Ultrastable calcium metal anodes enabled by a strongly coordinated electrolyte derived bilayer solid electrolyte interphase

Abstract

Calcium (Ca) metal battery is a promising alternative to current lithium battery chemistry due to the high crustal abundance of Ca element and potentially dendrite-free cycling of high-capacity Ca metal anodes. However, reversible Ca metal stripping and plating have been hindered by the lack of effective electrolytes and the formation of obstructive solid electrolyte interphase (SEI) layers. Here a strongly coordinated electrolyte system by incorporating LiB(hfip)₄ into Ca[B(hfip)₄]₂/glyme solutions is introduced. The highly coordinated glyme molecules and B(hfip)₄− anions are ready to decompose into organic rich compounds and CaH₂, CaB₂O₄ nanocrystals in the SEI layers on Ca metal surface. Transmission electron microscopy observations reveal that these ionically conductive inorganic particles are embedded beneath the organic-rich outer layer, thus forming a bilayer SEI configuration.

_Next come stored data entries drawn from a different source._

File: src/rtl/mc_main_fsm.sv
// -----------------------------------------------------------------------------
// mc_main_fsm
// Main control state machine of the multicycle MIPS core. Decodes the 6-bit
// opcode and walks each instruction through fetch / decode / execute /
// memory / writeback, producing every datapath mux select and write enable
// plus the 2-bit aluop consumed by the downstream ALU decoder.
//
// Optional feature macro: MC_MAIN_FSM_BNE_EN
//   defined   -> opcode 000101 (bne) executes through BNEEX (encoding 14)
//   undefined -> 000101 is illegal, branchne is constant 0, 14 is unused
//
// Parameters:
//   STATE_W   width of the debug state output (must be >= 4)
//
// Ports:
//   clk       in   rising-edge clock
//   reset     in   asynchronous active-low reset; FSM held in FETCH while low
//   op        in   [5:0] opcode from the instruction register
//   memwrite  out  data memory write enable
//   lord      out  address select (0=PC, 1=ALUOut)
//   irwrite   out  instruction register load
//   pcwrite   out  unconditional PC load
//   branch    out  PC load when zero=1 (beq)
//   branchne  out  PC load when zero=0 (bne)
//   pcsrc     out  [1:0] next-PC select (00=ALUResult, 01=ALUOut, 10=jump)
//   alusrca   out  ALU A select (0=PC, 1=register A)
//   alusrcb   out  [1:0] ALU B select (00=B, 01=4, 10=imm, 11=imm<<2)
//   zeroext   out  immediate extension (1=zero, 0=sign)
//   regdst    out  write register select (0=rt, 1=rd)
//   memtoreg  out  writeback data select (0=ALUOut, 1=memory)
//   regwrite  out  register file write enable
//   aluop     out  [1:0] ALU decoder control (00=add, 01=sub, 10=and, 11=funct)
//   illegal   out  one-cycle pulse in DECODE for an unsupported opcode
//   state     out  [STATE_W-1:0] current state encoding, zero-extended
//
// Outputs are decoded from the state register (Moore), except illegal which
// also looks at op. All outputs except state are held at 0 while reset is
// low, so no PC or IR write can happen during reset; the FETCH outputs show
// up as soon as reset is released.
// -----------------------------------------------------------------------------
module mc_main_fsm #(
   parameter int STATE_W = 4
) (
   input  logic               clk,
   input  logic               reset,
   input  logic [5:0]         op,
   output logic               memwrite,
   output logic               lord,
   output logic               irwrite,
   output logic               pcwrite,
   output logic               branch,
   output logic               branchne,
   output logic [1:0]         pcsrc,
   output logic               alusrca,
   output logic [1:0]         alusrcb,
   output logic               zeroext,
   output logic               regdst,
   output logic               memtoreg,
   output logic               regwrite,
   output logic [1:0]         aluop,
   output logic               illegal,
   output logic [STATE_W-1:0] state
);

   localparam logic [5:0] OP_RTYPE = 6'b000000;
   localparam logic [5:0] OP_J     = 6'b000010;
   localparam logic [5:0] OP_BEQ   = 6'b000100;
   localparam logic [5:0] OP_BNE   = 6'b000101;
   localparam logic [5:0] OP_ADDI  = 6'b001000;
   localparam logic [5:0] OP_ANDI  = 6'b001100;
   localparam logic [5:0] OP_LW    = 6'b100011;
   localparam logic [5:0] OP_SW    = 6'b101011;

   typedef enum logic [3:0] {
      FETCH   = 4'd0,
      DECODE  = 4'd1,
      MEMADR  = 4'd2,
      MEMRD   = 4'd3,
      MEMWB   = 4'd4,
      MEMWR   = 4'd5,
      RTYPEEX = 4'd6,
      RTYPEWB = 4'd7,
      BEQEX   = 4'd8,
      ADDIEX  = 4'd9,
      ADDIWB  = 4'd10,
      JEX     = 4'd11,
      ANDIEX  = 4'd12,
      ANDIWB  = 4'd13,
      BNEEX   = 4'd14
   } state_t;

   state_t state_q;
   logic   op_legal;

   // Opcode support check, used only for the DECODE illegal pulse.
   always_comb begin
      op_legal = 1'b0;
      case (op)
         OP_LW, OP_SW, OP_RTYPE, OP_BEQ,
         OP_ADDI, OP_J, OP_ANDI:            op_legal = 1'b1;
`ifdef MC_MAIN_FSM_BNE_EN
         OP_BNE:                            op_legal = 1'b1;
`endif
         default:                           op_legal = 1'b0;
      endcase
   end

   // State register. op is only looked at in DECODE and MEMADR.
   always_ff @(posedge clk or negedge reset) begin
      if (!reset) begin
         state_q <= FETCH;
      end else begin
         case (state_q)
            FETCH:   state_q <= DECODE;
            DECODE: begin
               case (op)
                  OP_LW, OP_SW: state_q <= MEMADR;
                  OP_RTYPE:     state_q <= RTYPEEX;
                  OP_BEQ:       state_q <= BEQEX;
                  OP_ADDI:      state_q <= ADDIEX;
                  OP_J:         state_q <= JEX;
                  OP_ANDI:      state_q <= ANDIEX;
`ifdef MC_MAIN_FSM_BNE_EN
                  OP_BNE:       state_q <= BNEEX;
`endif
                  // Unsupported opcode: flagged via illegal, then NOP.
                  default:      state_q <= FETCH;
               endcase
            end
            // Only sw goes to the write path; lw (and anything else that
            // reaches here) takes the read path.
            MEMADR:  state_q <= (op == OP_SW) ? MEMWR : MEMRD;
            MEMRD:   state_q <= MEMWB;
            MEMWB:   state_q <= FETCH;
            MEMWR:   state_q <= FETCH;
            RTYPEEX: state_q <= RTYPEWB;
            RTYPEWB: state_q <= FETCH;
            BEQEX:   state_q <= FETCH;
            ADDIEX:  state_q <= ADDIWB;
            ADDIWB:  state_q <= FETCH;
            JEX:     state_q <= FETCH;
            ANDIEX:  state_q <= ANDIWB;
            ANDIWB:  state_q <= FETCH;
            // Unused encodings (and BNEEX) recover to FETCH.
            default: state_q <= FETCH;
         endcase
      end
   end

   // Output decode. Everything defaults to 0 and is gated by reset.
   always_comb begin
      memwrite = 1'b0;
      lord     = 1'b0;
      irwrite  = 1'b0;
      pcwrite  = 1'b0;
      branch   = 1'b0;
      branchne = 1'b0;
      pcsrc    = 2'b00;
      alusrca  = 1'b0;
      alusrcb  = 2'b00;
      zeroext  = 1'b0;
      regdst   = 1'b0;
      memtoreg = 1'b0;
      regwrite = 1'b0;
      aluop    = 2'b00;
      illegal  = 1'b0;
      if (reset) begin
         case (state_q)
            FETCH: begin
               irwrite = 1'b1;
               pcwrite = 1'b1;
               alusrcb = 2'b01;
            end
            DECODE: begin
               alusrcb = 2'b11;
               illegal = ~op_legal;
            end
            MEMADR: begin
               alusrca = 1'b1;
               alusrcb = 2'b10;
            end
            MEMRD: lord = 1'b1;
            MEMWB: begin
               memtoreg = 1'b1;
               regwrite = 1'b1;
            end
            MEMWR: begin
               lord     = 1'b1;
               memwrite = 1'b1;
            end
            RTYPEEX: begin
               alusrca = 1'b1;
               aluop   = 2'b11;
            end
            RTYPEWB: begin
               regdst   = 1'b1;
               regwrite = 1'b1;
            end
            BEQEX: begin
               alusrca = 1'b1;
               aluop   = 2'b01;
               pcsrc   = 2'b01;
               branch  = 1'b1;
            end
            ADDIEX: begin
               alusrca = 1'b1;
               alusrcb = 2'b10;
            end
            ADDIWB: regwrite = 1'b1;
            JEX: begin
               pcsrc   = 2'b10;
               pcwrite = 1'b1;
            end
            ANDIEX: begin
               alusrca = 1'b1;
               alusrcb = 2'b10;
               aluop   = 2'b10;
               zeroext = 1'b1;
            end
            ANDIWB: regwrite = 1'b1;
`ifdef MC_MAIN_FSM_BNE_EN
            BNEEX: begin
               alusrca  = 1'b1;
               aluop    = 2'b01;
               pcsrc    = 2'b01;
               branchne = 1'b1;
            end
`endif
            default: ;
         endcase
      end
   end

   assign state = STATE_W'(state_q);

endmodule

This unique structure facilitates efficient Ca-ion transfer while preventing further electrolyte decomposition. Effectiveness of this electrolyte is evidenced by the ultrastable Ca//Ca symmetrical cells (over 1450 h with low potentials of <0.5 V vs. Ca/Ca²⁺ at a high current density of 2 mA cm⁻²) and the high-energy Ca//polyaniline full cells (energy densities of above 200 Wh kg⁻¹ over 200 cycles), which set new benchmarks in the field of room-temperature Ca metal batteries.